Neighborhood Eats
Best neighborhood eats: 10 hot new restaurants on Greenville Avenue
If you are hip and hungry in Dallas, you are probably on Lower Greenville. This street's ongoing revival has seen a raft of restaurants whose casual spirit (and mid-range prices) draw young professionals in droves. Boo to the crawling traffic but yay to lots of great places to eat.
Here's our list of sort of new, very hot Greenville Avenue eateries:
BB Bop Seoul Kitchen
Asian fusion restaurant chain specializes in bibambap, the Korean rice bowl topped with stir-fried vegetables and proteins. This branch on Lower Greenville stretches into inspired entrées such as Korean-style fried chicken and kimchi fries topped with meat and spicy sauce.
Blind Butcher
Restaurant-bar from owners of East Dallas bar Goodfriend is a meat palace where chef Oliver Sitrin makes his own sausage, utilizes edgy body parts like ears, and assembles picture-perfect charcuterie boards. It jumps pretty quickly into trends such as poutine but does them up with a "top this" twist. In the case of the poutine, that means three versions, with duck fat fries, house-made pork belly, or mushrooms.
Clark Food & Wine Co./C'Viche Tequila Bar
Upscale gastropub and adjoining tequila bar comes from chef Randall Warder and his wife, Courtney, with plates both big (pork chop) and small (Saltine-crusted oysters).

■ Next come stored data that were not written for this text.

==> src/rename_config.svh <==
// RAT_DEPTH must equal 2**ARCH_REG_W and ROBID_W must stay below XLEN
`ifndef RENAME_CONFIG_SVH
`define RENAME_CONFIG_SVH

// data path
`define XLEN 32

// reorder buffer id
`define ROBID_W 8

// register fields, rd msb set means no write
`define ARCH_REG_W 5
`define RD_W 6

// reservation station opcode
`define OP_W 5

`define RAT_DEPTH 32

`endif
==> src/dispatch_pkg.sv <==
// memory wins over csr_access when both are set; flag sets outside the four forms give FORM_UNDEF
package dispatch_pkg;

  typedef enum logic [1:0] {
    TGT_NONE  = 2'd0,
    TGT_EXERS = 2'd1,
    TGT_LSQ   = 2'd2,
    TGT_CSR   = 2'd3
  } dispatch_target_e;

  typedef enum logic [2:0] {
    FORM_LUI     = 3'd0,
    FORM_PC      = 3'd1,
    FORM_REG_IMM = 3'd2,
    FORM_REG_REG = 3'd3,
    FORM_UNDEF   = 3'd4
  } operand_form_e;

  // queue for an instruction of this class, valid or not
  function automatic dispatch_target_e route(logic uses_memory, logic csr_access);
    if (uses_memory) return TGT_LSQ;
    if (csr_access) return TGT_CSR;
    return TGT_EXERS;
  endfunction

  // stores use rs2 and imm, rs2 takes op2
  function automatic operand_form_e operand_form(logic uses_rs1, logic uses_pc,
                                                 logic uses_rs2, logic uses_imm);
    if (!uses_rs1) return uses_pc ? FORM_PC : FORM_LUI;
    if (uses_pc) return FORM_UNDEF;
    if (uses_rs2) return FORM_REG_REG;
    return uses_imm ? FORM_REG_IMM : FORM_UNDEF;
  endfunction

endpackage

==> src/rename_types_pkg.sv <==
// tag words keep every bit above the robid at zero; needs rename_config.svh on the include path
`include "rename_config.svh"

package rename_types_pkg;

  typedef logic [`ROBID_W-1:0] robid_t;

  // one RAT word, read as a value when its ready bit is set and as a tag otherwise
  typedef union packed {
    logic [`XLEN-1:0] value;
    struct packed {
      logic [`XLEN-`ROBID_W-1:0] zero;
      robid_t                    robid;
    } tag;
  } tag_or_value_u;

  // pending entry word for a producer robid
  function automatic tag_or_value_u make_tag(robid_t id);
    tag_or_value_u w;
    w.tag.zero  = '0;
    w.tag.robid = id;
    return w;
  endfunction

  // completed entry word
  function automatic tag_or_value_u make_value(logic [`XLEN-1:0] v);
    tag_or_value_u w;
    w.value = v;
    return w;
  endfunction

endpackage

Both concepts are casual and practical, offering the option of a drink and a quick snack such as a flatbread topped with smoked chicken, or else a sit-down dinner for real.
504 Bar & Grill
Sports bar offshoot of Dodie's has a limited menu with some of Dodie's New Orleans dishes, plus upscale bar food such as grilled oysters. The combination of beer, gumbo, po' boys, and lots of big-screen TVs is hard to beat.
Pints & Quarts
Hot dog and burger joint from Brooke Humphries (Barcadia, Mudsmith) has a 1950s gas station theme, with cheerful colors and a patio in front at the nexus of Greenville and Ross. Other than burgers and hot dogs, the menu is small, with a couple of sandwiches and some fried sides such as fried pickles. But there's a full bar.
Rapscallion
Sibling of Boulevardier does upscale yet solid Southern food as imagined by chef Nathan Tate. Short rib steak comes with hominy casserole; redfish is accompanied by crawfish hush puppies. The signature dish is chicken, either rotisserie or done in the Nashville style, spicy hot. The wine list is lengthy and serious.
Remedy
Here's the ultimate nostalgia trip for the twentysomething, exemplified by chef Danyele McPherson, who gives a chef's twist on the dishes of her youth. There's gourmet tomato soup, gourmet macaroni and cheese, and a bologna sandwich but with bologna that's made in-house. A fountain serves up pricey carbonated drinks and mixology-style cocktails.
Shivas Bar & Grill
Greenville Avenue gets an Indian option at Shivas, which serves both Northern and Southern Indian food with a full bar. Husband-and-wife team Ramesh and Sumathi Sundaram share duties, with raves for Sumathi's home-style renditions of dishes such as tandoori prawns and vegetable biryani.
Wabi House
Ramen arrives on Greenville Avenue with the official opening of Wabi House, an izakaya-style modern Japanese restaurant from chef Dien Nguyen. It serves ramen, small plates, and cocktails, targeted to the late-night crowd. The menu features about 20 items, with several ramen options, including one that's vegetarian.
Yucatan Taco Stand
Fort Worth-bred taco chain was early on the taqueria trend. It shares DNA with Fuzzy's but has a more upscale vibe. Its fish tacos are exemplary, but the menu also includes funky dishes like burrito "bowls" and nachos topped with pork. Selection of tequilas is huge.
---
We've already covered the best neighborhood eats in Oak Cliff. Meanwhile, here are the Greenville Avenue classics: Cafe Izmir, Company Cafe, Daddy Jack's, Dodie's, The Grape, Greenville Avenue Pizza Co., HG Sply Co., John's Cafe, Libertine Bar, St. Martin's Wine Bistro, Nora, Sundown at Granada, Teppo, Terilli's, Thai Thai, Truck Yard.